Hugo, it's fine for you to write a post aimed solely at heterosexual youth. But at no point on your post did you say that was what you were doing. At no point until it was brought up in the comments did you explicitly recognise that queer youth exist, and face a different set of issues and challeges when it comes to sex and relationships and religion. Your implication is that if you don't state who something is for then it is just aimed at heterosexuals. And that's a classic example of straight privilege. What you ommit is important, if only because it reveals your assumptions.
You say you'll write another post for 'gays and lesbians'. And bisexuals, please.
It is incredibly alienating to read something, particularly from someone whose opinion that you respect, that ignores the fact that you exist.

lisa

I like this way of looking at such a controversial issue. It's certainly very creative, but I wonder if it really works. I wonder if "anything but" would actually work between two people that are in close contact with each other. I think it is certainly a great alternative for relationships that are in the "getting to know you stage."

elizabeth

Addressing the strictly heterosexual aspects - Hugo do you realize that the vaginal/penis as sex model is one which assumes that sex only occurs if the male orgasms inside the female vagina. Do you really see a woman responding to her male partner in prolonged sexual contact by coming to full and repeated orgasms as "a virgin"?

Faith

I cannot comment on the religious message of "anything but" as a person working in the HIV/STD field for the last 16 years I would say that "anything but" can be an appropriate risk reduction message for both straight and queer male youth.

It does, in fact reduce the risk of HIV infection and virtually eliminates the risk of pregnancy. It is also far more practical to educate all youth and let them make informed decisions than enforce an abstinence only message and assume that hormonally volatile kids are going to follow 100%.

Hugo

Lisa, I can think of half a dozen young couples I know who have been "everything-butting" it for years. One couple -- I'll call 'em Dave and Donna -- are both 22 (23?). They are planning to get married in 2007. They have been together since junior year high school (almost six years), they are both Christians (they were in Campus Crusade), and they were both my students at PCC. In the course of taking my women's history class, they shared their "status" as doing "everything but" with me...

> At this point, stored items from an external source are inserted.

Background: an optimization exercise with open tools, aiming at small area, a short achievable clock period and few clock cycles per item. Do not read the settings as production practice.
Where RTL was checked, it was by simulation tests only, not by an equivalence proof against the original.
Function not checked in runs 5 to 9: the RTL went through the layout flow alone.
No activity file was given, so power comes from the tool's default toggle rates.

==> design/flow/design.v <==
module mdc (clk, rst_n, start, A, B, out, done);
input clk, rst_n, start;
input [7:0] A, B;
output [7:0] out;
output done;
reg       busy;
reg [6:0] ah, bh;    
reg [2:0] k;
function [2:0] ctz8;
    input [7:0] v;
    begin
        casez (v)
            8'b???????1: ctz8 = 3'd0;
            8'b??????10: ctz8 = 3'd1;
            8'b?????100: ctz8 = 3'd2;
            8'b????1000: ctz8 = 3'd3;
            8'b???10000: ctz8 = 3'd4;
            8'b??100000: ctz8 = 3'd5;
            8'b?1000000: ctz8 = 3'd6;
            default:     ctz8 = 3'd7;
        endcase
    end
endfunction
function [6:0] oddh8;
    input [7:0] v;
    begin
        casez (v)
            8'b???????1: oddh8 = v[7:1];
            8'b??????10: oddh8 = {1'b0, v[7:2]};
            8'b?????100: oddh8 = {2'b0, v[7:3]};
            8'b????1000: oddh8 = {3'b0, v[7:4]};
            8'b???10000: oddh8 = {4'b0, v[7:5]};
            8'b??100000: oddh8 = {5'b0, v[7:6]};
            8'b?1000000: oddh8 = {6'b0, v[7]};
            default:     oddh8 = 7'd0;
        endcase
    end
endfunction
function [6:0] odds8;
    input [7:0] v;
    begin
        casez (v)
            8'b???????1: odds8 = v[7:1];
            8'b??????10: odds8 = {{1{v[7]}}, v[7:2]};
            8'b?????100: odds8 = {{2{v[7]}}, v[7:3]};
            8'b????1000: odds8 = {{3{v[7]}}, v[7:4]};
            8'b???10000: odds8 = {{4{v[7]}}, v[7:5]};
            8'b??100000: odds8 = {{5{v[7]}}, v[7:6]};
            8'b?1000000: odds8 = {{6{v[7]}}, v[7]};
            default:     odds8 = {7{v[7]}};
        endcase
    end
endfunction
wire [7:0] d  = {1'b0, ah} - {1'b0, bh};
wire       lt = d[7];
wire [6:0] s  = odds8(d);
wire [6:0] vh = lt ? ~s : s;
wire       fin = (ah == bh) | (ah == 7'd0) | (bh == 7'd0);
assign done = busy & fin;
wire [7:0] odd = {ah & {7{bh != 7'd0}}, 1'b1};
assign out = odd << k;
always @(posedge clk or negedge rst_n) begin
    if (!rst_n)
        busy <= 1'b0;
    else
        busy <= start | (busy & ~fin);
end
always @(posedge clk) begin
    if (start) begin
        ah <= oddh8(A);
        bh <= oddh8(B);
        k  <= ctz8(A | B);
    end else begin
        ah <= lt ? ah : bh;
        bh <= vh;
    end
end
endmodule
==> design/flow/flow/run.sh <==
#!/bin/bash
# The standard layout (standard.sh) with two changes:
#  - the port buffers are plain buf_1 cells;
#  - synthesis maps the logic with the ABC script in flow/abc.script instead of
#    ORFS's speed script. Everything else in synthesis (synth_recipe.tcl) is kept.
# Each tool's output goes to the ORFS logs; make's own output goes to standard.log.
set -euo pipefail
W=$(pwd)
export BUFFER_PORTS_ARGS="-buffer_cell sky130_fd_sc_hd__buf_1"
export MY_ABC_SCRIPT="$W/flow/abc.script"
{ sed -n 1p synth_recipe.tcl; cat flow/abc_override.tcl; sed -n '2,$p' synth_recipe.tcl; } > synth_own.tcl
sed "s#SYNTH_SCRIPT=[^ ]*#SYNTH_SCRIPT=$W/synth_own.tcl#" standard.sh > standard_own.sh
bash standard_own.sh > standard.log 2>&1
==> design/flow/flow/abc.script <==
strash
&get -n
&dch -f
&nf -R 1000
&put
strash
&get -n
&dch -f
&nf -R 1000
&put
strash
&get -n
&dch -f
&nf -R 1000
&put
topo
stime -c
==> design/flow/flow/abc_override.tcl <==
# Run ABC with the script in MY_ABC_SCRIPT in place of the one ORFS chose.
proc abc {args} {
  set i [lsearch -exact $args -script]
  if { $i >= 0 } {
    set args [lreplace $args [expr {$i + 1}] [expr {$i + 1}] $::env(MY_ABC_SCRIPT)]
  }
  yosys abc {*}$args
}
==> design/flow/standard.sh <==
#!/bin/bash
# synth_recipe.tcl (not shown) runs the flow's synth.tcl, then flattens the netlist and writes it again
# the make line also repeats each setting of config.mk as NAME=value (left out here)
make -C /OpenROAD-flow-scripts/flow DESIGN_CONFIG=/design/flow/config.mk WORK_HOME=/design/flow/orfs CLKGATE_MAP_FILE= SYNTH_SCRIPT=/design/flow/synth_recipe.tcl "${@:-finish}"
==> design/flow/config.mk <==
export PLATFORM = sky130hd
export DESIGN_NAME = mdc
export DESIGN_NICKNAME = mdc
export VERILOG_FILES = /design/flow/design.v
export SDC_FILE = /design/flow/constraint.sdc
export NUM_CORES = 4
export LEC_CHECK = 0
export CAP_MARGIN = 20
export CORE_MARGIN = 2
export CORE_UTILIZATION = 80
export CTS_BUF_LIST = sky130_fd_sc_hd__clkbuf_4
export PLACE_DENSITY = 0.9
export SLEW_MARGIN = 20
==> design/flow/constraint.sdc <==
create_clock -name core_clock -period 4.0 [get_ports {clk}]
set_input_delay 0.8000 -clock core_clock [delete_from_list [all_inputs] [get_ports {clk}]]
set_output_delay 0.8000 -clock core_clock [all_outputs]
set_load 0.01 [all_outputs]
==> key figures, run 1 <==
Outcome
  – Status: aborted with a tool error
  – Stage reached: global placement without I/O (3_1_place_gp_skip_io)
  – Stop err: [ERROR GPL-0301] Utilization 100.518 % exceeds 100%.

Floorplan
  – Starting Density: 0.8561
  – Die height: approximately 50 µm
  – Die width: between 50 and 60 µm
  – Rows: 16

Logic synthesis
  – Post-synthesis cell area: approximately 0.0017 mm²
  – Synth top area share: 0.1770
  – Synthesis-stage register bit count: 18
  – Number of flops mapped to enable cells by yosys: 10
  – Count of warnings emitted by yosys: 1
  – Ys flop type: edfxtp_1
  – Distinct cell type count after synthesis: 45
  – Ys async rst share: 0.05556
  – Ranking of synthesized cells by area: edfxtp_1 18%, dfxtp_1 8.3%, nand2_1 5.8%
  – Seq/Total Area, Yosys: 0.2743
  – Gate Count Post-Synth: 218
  – Syn Area/Cell: 7.783 µm²
  – Largest area contributor in the netlist: edfxtp_1
  – Synth Net Count: ~250
logic make-up after synthesis:
family | after synthesis | synth area share
AOI/OAI and AO/OA | 73 | 0.2906
xor gates and xnor gates | 6 | 0.03097
adders and majority gates | 8 | 0.06342
buffers and inverters | 11 | 0.02434
DFF | 18 | 0.2743
muxes | 8 | 0.04941
and+or+nand+nor | 94 | 0.2670
synth_stat cells, types with 5 or more instances:
cell	number
edfxtp_1	10
ha_1	7
nor3_1	10
nor2_1	21
nand3_1	13
mux2i_1	5
a21oi_1	13
a31oi_1	6
o21ai_0	12
xnor2_1	5
clkinv_1	11
o22ai_1	9
nor2b_1	6
dfxtp_1	7
nand2_1	26
Testbench counts, summed over its fixed seeds: cycles 9,100, items 2,400.
==> inputs of run 2 (changes only) <==
--- a/design/flow/flow/run.sh
+++ b/design/flow/flow/run.sh
@@ -7,6 +7,9 @@
 set -euo pipefail
 W=$(pwd)
 export BUFFER_PORTS_ARGS="-buffer_cell sky130_fd_sc_hd__buf_1"
+export SETUP_MOVE_SEQUENCE=sizeup,swap
+export SKIP_GATE_CLONING=1
+export SKIP_LAST_GASP=1
 export MY_ABC_SCRIPT="$W/flow/abc.script"
 { sed -n 1p synth_recipe.tcl; cat flow/abc_override.tcl; sed -n '2,$p' synth_recipe.tcl; } > synth_own.tcl
 sed "s#SYNTH_SCRIPT=[^ ]*#SYNTH_SCRIPT=$W/synth_own.tcl#" standard.sh > standard_own.sh
--- a/design/flow/config.mk
+++ b/design/flow/config.mk
@@ -7,7 +7,7 @@
 export LEC_CHECK = 0
 export CAP_MARGIN = 20
 export CORE_MARGIN = 2
-export CORE_UTILIZATION = 80
+export CORE_UTILIZATION = 40
 export CTS_BUF_LIST = sky130_fd_sc_hd__clkbuf_4
-export PLACE_DENSITY = 0.9
+export SETUP_SLACK_MARGIN = 1.3
 export SLEW_MARGIN = 20
==> key figures, run 2 <==
Setup path
  – Crit path arrival time: about 2.9 ns
  – Worst setup SP type: register
  – Worst Path Required: 4.20 ns
  – Critical path type: register to register
  – Worst Path Max Fanout: 7
  – Setup crit end kind: register

Logic synthesis
  – Largest area contributor in the netlist: edfxtp_1
  – Gate Count Post-Synth: 218
  – Synth top area share: 0.1770
  – Syn Area/Cell: approximately 7.8 µm²
  – Most frequent cells after synthesis: 26 x nand2_1, 21 x nor2_1, 13 x a21oi_1, 13 x nand3_1, 12 x o21ai_0
  – Distinct cell type count after synthesis: 45
  – Ys async rst share: 0.05556
  – Seq/Total Area, Yosys: 0.2743
  – Number of flops mapped to enable cells by yosys: 10
  – Count of warnings emitted by yosys: 1
  – Synthesis-stage register bit count: 18
  – Ranking of synthesized cells by area: edfxtp_1 18%, dfxtp_1 8.3%, nand2_1 5.8%
  – Post-synthesis cell area: between 0.0015 and 0.002 mm²
  – Count leader, synth: nand2_1
  – Ys flop type: edfxtp_1
  – Synth Net Count: roughly 250

Pwr
  – Peak VDD IR: around 410 µV
  – Power, Total: around 2.3 mW
  – P_leak: 0.7237 nW
  – PD cells: 1053 mW/mm²

Detailed routing
  – Initial DRC count: 60
  – Wire per inst: ~15 µm
  – DR pass1 iterations: 4
  – Via count: 1823
  – Routed vias/inst: 6.056
  – Post-DRT Antenna Nets: 0
  – Routed WL: 4633 µm
  – # DRC: 0

Timing
  – Worst slew pin tran: roughly 0.7 ns
  – Minimum clock period: 2.660 ns
  – Final Skew: around 0.00063 ns
  – Max-slew violations: 0
  – Final hold vios: 0
  – Worst slew margin: 0.5361
  – RSZ-0062 raised after global routing: true
  – Max frequency: about 380 MHz
  – Final Cycle Share: 0.6651
  – Endpoints failing setup: 0
  – Setup TNS: 0 ns

Finish
  – Finished Cell Area: 0.002185 mm²
  – Most frequent cells in the layout: 24 x buf_1, 23 x nand2_1, 17 x nor2_1
  – Share of layout cells above drive strength 1: 0.1992
  – Commonest non-fill, non-tap cell in the layout: buf_1
  – Layout Nets: roughly 280
  – Regs by FF count: ah (7), bh (7), k (3)
  – Synth-to-layout area growth: 28.76%
  – Ant diodes: 0
  – Fill cell count: 392

GRT
  – Largest net degree at the start of global routing: 21
  – Antenna violations before repair: 0
  – Vias in the first global route: roughly 1600
  – Tot GR Track Use: 0.1957
  – Global-route wire length before repair: approximately 7700 µm
  – Grt ovf: 0

Clocking
  – Clock Tree Buf Depth: 2
  – CTS Buf Count: 3
  – Root Driver: clkbuf_4
  – TritonCTS clock tree: built
  – Clock latency (worst-skew pair): about 0.3 ns
  – Hold_buf cts: 0
  – CTS Sinks: 18
  – Clock-pin slew on the worst setup and hold paths: about 0.10 ns
  – H-tree levels: 1

Floorplan
  – Starting Density: 0.4211
  – Core footprint: between 0.004 and 0.005 mm²
  – Die area: around 0.0048 mm²
  – I/O Pins: 28
  – Die width: around 69 µm
  – Rows: 23
  – Die height: just under 70 µm

Flow run
  – Max-Cap Viols: 0

Outcome
  – Status: finished clean

Place
  – Placed instance area: around 0.0019 mm²
  – Buffers on Ports: 27
  – Post-DP HPWL: 3292 µm
  – RD Place Congestion: ~0.84

Hold path
  – Min-Delay Path Class: primary input to async pin
## run 2: cells by family (layout without fill, tap and decap cells)
logic type	after synthesis	after routing	share of synthesized area
buf+inv	11	44	0.02434
xor+xnor	6	6	0.03097
mux	8	8	0.04941
simple gates	94	94	0.2670
compound gates	73	73	0.2906
flops	18	18	0.2743
fa+ha+maj	8	8	0.06342
## run 2: layer usage
metal,track usage,wire length [µm],up-vias,part of all wire
met5,0,0,-,0
met1,0.2858,2287,860,0.49
li1,-,-,924,-
met3,0.02193,114,5,0.025
met4,0.06318,51,0,0.011
met2,0.3002,2179,34,0.47
## run 2: cell type report
class | instances | area, µm² | share of cell area
multi-input cells | 189 | 1464 | 0.6701
flip-flops and latches | 18 | 470.5 | 0.2153
repair buffers | 29 | 120.1 | 0.05498
well taps | 50 | 62.56 | 0.02864
inverters | 11 | 41.29 | 0.01890
clock buffers | 3 | 22.52 | 0.01031
clock inverters | 1 | 3.754 | 0.001718
## run 2: worst max-delay path: stages, from the launching register on
cell and delay, ns:
edfxtp_1 0.47, inv_2 0.10, ha_4 0.14, inv_2 0.04, fa_2 0.36, a21o_1 0.20, a21oi_4 0.24, o21ai_4 0.11
xnor2_4 0.25, a211oi_2 0.10, a211o_1 0.25, xnor2_1 0.12, a22o_1 0.17
## run 2: repair_timing
item | in CTS | in global routing
setup endpoints to repair | 12 | 13
pin swaps | 5 | 14
setup buffers | 0 | 0
resized for setup | 15 | 45
## run 2: report_power, final
group | leakage (nW) | total, mW | switching [mW] | internal [mW]
Combinational | 0.539 | 1.81 | 1.02 | 0.788
Sequential | 0.169 | 0.397 | 0.107 | 0.290
Clock | 0.0154 | 0.0949 | 0.0585 | 0.0364
## run 2: stage by stage
stage	utilization	setup WS (ns)	hold slack, ns	cells
3_5_place_dp	0.4655	1.124	0.4649	297
2_1_floorplan	-	1.301	0.4392	218
3_3_place_gp	0.4655	1.170	0.4583	297
4_1_cts	0.4904	1.250	0.2321	301
6_report	0.5422	1.340	0.2396	301
5_1_grt	0.5422	1.170	0.2331	301
## run 2: path summary, 6_finish.rpt
check | from | end | slack, ns | cells after the start
min in group core_clock | busy$_DFF_PN0_ | busy$_DFF_PN0_ | 0.50 | 2
min reg2reg | busy$_DFF_PN0_ | busy$_DFF_PN0_ | 0.50 | 2
min | rst_n | busy$_DFF_PN0_ | 0.24 | 1
max reg2reg | ah[0]$_DFFE_PP_ | bh[0]$_DFF_P_ | 1.34 | 12
max in group asynchronous | rst_n | busy$_DFF_PN0_ | 3.66 | 1
max | ah[0]$_DFFE_PP_ | bh[0]$_DFF_P_ | 1.34 | 12
==> inputs of run 3 (changes only) <==
--- a/design/flow/config.mk
+++ b/design/flow/config.mk
@@ -11,3 +11,4 @@
 export CTS_BUF_LIST = sky130_fd_sc_hd__clkbuf_4
 export SETUP_SLACK_MARGIN = 1.3
 export SLEW_MARGIN = 20
+export TNS_END_PERCENT = 0
==> key figures, run 3 <==
Detailed routing
  – Initial DRC count: between 60 and 70
  – Wire per inst: ~15 µm
  – Via count: 1822
  – # DRC: 0
  – DR pass1 iterations: 6
  – Routed WL: ~4400 µm
  – Routed vias/inst: slightly above 6
  – Post-DRT Antenna Nets: 0

Place
  – Buffers on Ports: 27
  – RD Place Congestion: roughly 0.84
  – Cell total after placement: between 200 and 300
  – Post-DP HPWL: 3292 µm
  – Pre-CTS setup slack: 1.124 ns

Setup path
  – Critical R2R Capture: bh[0]$_DFF_P_
  – Setup crit end kind: register
  – Reg2reg start: ah[0]$_DFFE_PP_
  – Critical path type: register to register
  – R2R Setup Slk: 1.23 ns
  – Worst r2r path cells: 12
  – Worst Setup EP: bh[0]$_DFF_P_
  – Critical Path Start: ah[0]$_DFFE_PP_
  – Worst Path Required: roughly 4.2 ns
  – Crit path arrival time: ~3.0 ns
  – Worst setup SP type: register
  – Worst Path Max Fanout: 7

Timing
  – Worst slew pin tran: about 0.7 ns
  – Post-route setup slack: 1.229 ns
  – Minimum clock period: between 2 and 3 ns
  – Final Cycle Share: 0.6928
  – Setup TNS: 0 ns
  – Min Hold Slack: ~0.24 ns
  – Final hold vios: 0
  – RSZ-0062 raised after global routing: true
  – Max frequency: around 360 MHz
  – Endpoints failing setup: 0
  – Max-slew violations: 0
  – Final Skew: 0.002878 ns
  – Worst slew margin: 0.5397

Finish
  – Fill cell count: about 420
  – Storage cell area: between 400 and 500 µm²
  – Most frequent cells in the layout: 27 x buf_1, 25 x nand2_1, 19 x nor2_1
  – Regs by FF count: ah (7), bh (7), k (3)
  – Commonest non-fill, non-tap cell in the layout: buf_1
  – Area of the multi-input gates: 0.001329 mm²
  – Layout Nets: around 280
  – Synth-to-layout area growth: 20.28%
  – Share of layout cells above drive strength 1: 0.09960
  – Fin cells: 301
  – Ant diodes: 0

Floorplan
  – Core footprint: approximately 0.0040 mm²
  – Rows: 23
  – Die width: about 70 µm
  – Die height: a little under 70 µm
  – Starting Density: 0.4211
  – Die area: 0.004778 mm²
  – I/O Pins: 28

GRT
  – Antenna violations before repair: 0
  – Largest net degree at the start of global routing: 21
  – Global-route wire length before repair: between 7000 and 8000 µm
  – Vias in the first global route: ~1600
  – Tot GR Track Use: 0.1919
  – Grt ovf: 0

Logic synthesis
  – Post-synthesis cell area: ~0.0017 mm²
  – Count of warnings emitted by yosys: 1
  – Syn Area/Cell: 7.783 µm²
  – Gate Count Post-Synth: approximately 220
  – Most frequent cells after synthesis: 26 x nand2_1, 21 x nor2_1, 13 x a21oi_1, 13 x nand3_1, 12 x o21ai_0
  – Count leader, synth: nand2_1
  – Ranking of synthesized cells by area: edfxtp_1 18%, dfxtp_1 8.3%, nand2_1 5.8%
  – Largest area contributor in the netlist: edfxtp_1
  – Synthesis-stage register bit count: 18
  – Synth Net Count: 245
  – Distinct cell type count after synthesis: 45
  – Seq/Total Area, Yosys: 0.2743
  – Number of flops mapped to enable cells by yosys: 10
  – Synth top area share: 0.1770
  – Ys flop type: edfxtp_1
  – Ys async rst share: 0.05556

Clocking
  – CTS Sinks: 18
  – Hold_buf cts: 0
  – Root Driver: clkbuf_4
  – Clock latency (worst-skew pair): 0.30 ns
  – CTS Buf Count: 3
  – TritonCTS clock tree: built
  – Clock Tree Buf Depth: 2
  – H-tree levels: 1
  – Post-CTS Setup Bufs: 0
  – Clock-pin slew on the worst setup and hold paths: approximately 0.10 ns

Pwr
  – PD cells: 995.7 mW/mm²
  – P_leak: ~0.7 nW
  – Peak VDD IR: between 300 and 400 µV

Flow run
  – Max-Cap Viols: 0

Hold path
  – Min-Delay Path Class: primary input to async pin

Outcome
  – Status: finished clean
==> run 3: cells by family (layout without fill, tap and decap cells) <==
family / after synthesis / in the layout / synth area share
mux: 8 / 8 / 0.04941
xor+xnor: 6 / 6 / 0.03097
simple gates: 94 / 94 / 0.2670
compound gates: 73 / 73 / 0.2906
flops: 18 / 18 / 0.2743
fa+ha+maj: 8 / 8 / 0.06342
buf+inv: 11 / 44 / 0.02434
==> run 3: report_power, final <==
group | total, mW | switching, mW | internal (mW)
clock network | 0.0937 | 0.0574 | 0.0364
registers | 0.372 | 0.0874 | 0.285
logic | 1.57 | 0.898 | 0.668
==> run 3: worst min path at each step <==
stage / start / endpoint / slack, ns / cells past startpoint
floorplan: busy$_DFF_PN0_ / busy$_DFF_PN0_ / 0.44 / 2
global placement: busy$_DFF_PN0_ / busy$_DFF_PN0_ / 0.46 / 2
detailed placement: busy$_DFF_PN0_ / busy$_DFF_PN0_ / 0.46 / 2
CTS: rst_n / busy$_DFF_PN0_ / 0.23 / 1
global route: rst_n / busy$_DFF_PN0_ / 0.23 / 1
finish: rst_n / busy$_DFF_PN0_ / 0.24 / 1
==> run 3: layout make-up <==
type	count	area share
multi-input combinational	189	0.6511
sequential	18	0.2281
timing repair buffer	29	0.05702
tap	50	0.03066
inverter	11	0.02023
clock buffer	3	0.01104
clock inverter	1	0.001839
==> run 3: through the flow <==
| stage | instance area, µm² | total power [mW] | utilization |
|---|---|---|---|
| final | 2041 | 2.032 | 0.5065 |
| after global routing | 2041 | 2.217 | 0.5065 |
| after CTS | 1939 | 1.832 | 0.4814 |
| after detailed placement | 1876 | 1.665 | 0.4655 |
| after global placement | 1876 | 1.691 | 0.4655 |
| after floorplan | 1697 | 1.380 | - |
==> run 3: worst max-delay path, stage by stage, from the launching register on <==
cell and delay [ns]:
edfxtp_1 0.46, clkinv_1 0.08, ha_2 0.18, clkinv_1 0.08, fa_2 0.37, a21o_1 0.20, a21oi_4 0.22, o21ai_2 0.11
xnor2_2 0.27, a211oi_1 0.12, a211o_1 0.29, xnor2_1 0.13, a22o_1 0.17
==> run 3: timing repair <==
action / CTS / global route
setup endpoints to repair: 12 / 13
resized for setup: 8 / 18
pin swaps: 2 / 4
==> run 3: metal layers <==
| layer | vias to the layer above | track usage | share of wire |
|---|---|---|---|
| met5 | - | 0 | 0 |
| met4 | 0 | 0.06972 | 0.014 |
| met3 | 6 | 0.02193 | 0.034 |
| met2 | 45 | 0.2895 | 0.46 |
| met1 | 843 | 0.2811 | 0.49 |
| li1 | 928 | - | - |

Donna and Dave keep in touch, and Donna took my gay and lesbian history class last fall. They are a bright, interesting couple who are choosing to "wait" in their own infinitely creative way. They have my great admiration.

BantamBlonde

Hugo, I couldn't agree more with your point about the value of "everything but."

However, I'm quite concerned about the gender specificity of your speech about what God wants that young woman to have "inside" her. (Does God object to tampons?) It seems to perpetuate what I see as destructive social messages about the importance of female (but not male) virginity.

How would you rephrase your message for a young man who came to you with the same concerns?